Prior work has shown that large language models (LLMs) can translate unseen or low-resource languages by undergoing continued training or even by encoding a grammar book in their context. However, both methods typically overfit specific languages, with limited zero-shot transfer at test time. To translate extremely low-resource languages at scale, we argue that LLMs must acquire the meta-skill of utilizing in-context linguistic knowledge rather than memorizing specific languages.
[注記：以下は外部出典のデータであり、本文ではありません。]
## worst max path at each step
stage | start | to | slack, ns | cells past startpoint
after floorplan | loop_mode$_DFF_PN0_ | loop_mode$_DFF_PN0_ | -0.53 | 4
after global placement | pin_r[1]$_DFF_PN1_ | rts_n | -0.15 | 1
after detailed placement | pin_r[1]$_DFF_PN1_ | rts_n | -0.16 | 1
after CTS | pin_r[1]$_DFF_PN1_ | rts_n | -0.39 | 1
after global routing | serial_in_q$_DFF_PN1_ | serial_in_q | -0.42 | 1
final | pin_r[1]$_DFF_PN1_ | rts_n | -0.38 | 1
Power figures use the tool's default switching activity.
[src/hw/msr_cfg.svh]
// Constants for the modem line status register block
`ifndef MSR_CFG_SVH
`define MSR_CFG_SVH
`define MLS_OFFSET      16'hffa6
`define MLC_OFFSET      16'hffa4
`define IRQ_MASK_OFFSET 16'hffb0
`define MLS_RESET       8'h00
`define MLC_RESET       8'h00
`define MASK_RESET      8'h00
`define MLC_LOOP_BIT    0
`define MLC_DTR_BIT     4
`define MLC_RTS_BIT     5
`define MLC_RI_BIT      6
`define MLC_CD_BIT      7
`endif

[src/hw/msr_pkg.sv]
// Types for the modem line status register block
package msr_pkg;
   typedef struct packed {
      logic carrier;
      logic ring;
      logic dsr;
      logic cts;
   } modem_lines_t;
endpackage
In this paper, we propose a reinforcement learning (RL) approach to unseen language translation given rich linguistic context, using a surface-level translation metric (chrF) as the reward. Empirically, despite the lightweight reward, our RL-trained models effectively extract and apply relevant linguistic information from the provided context, leading to better translations on completely unseen languages than in-context learning or supervised fine-tuning. Our analyses suggest that outcome-based RL can extend beyond conventional reasoning tasks like math and coding to serve as a recipe for language learning from context.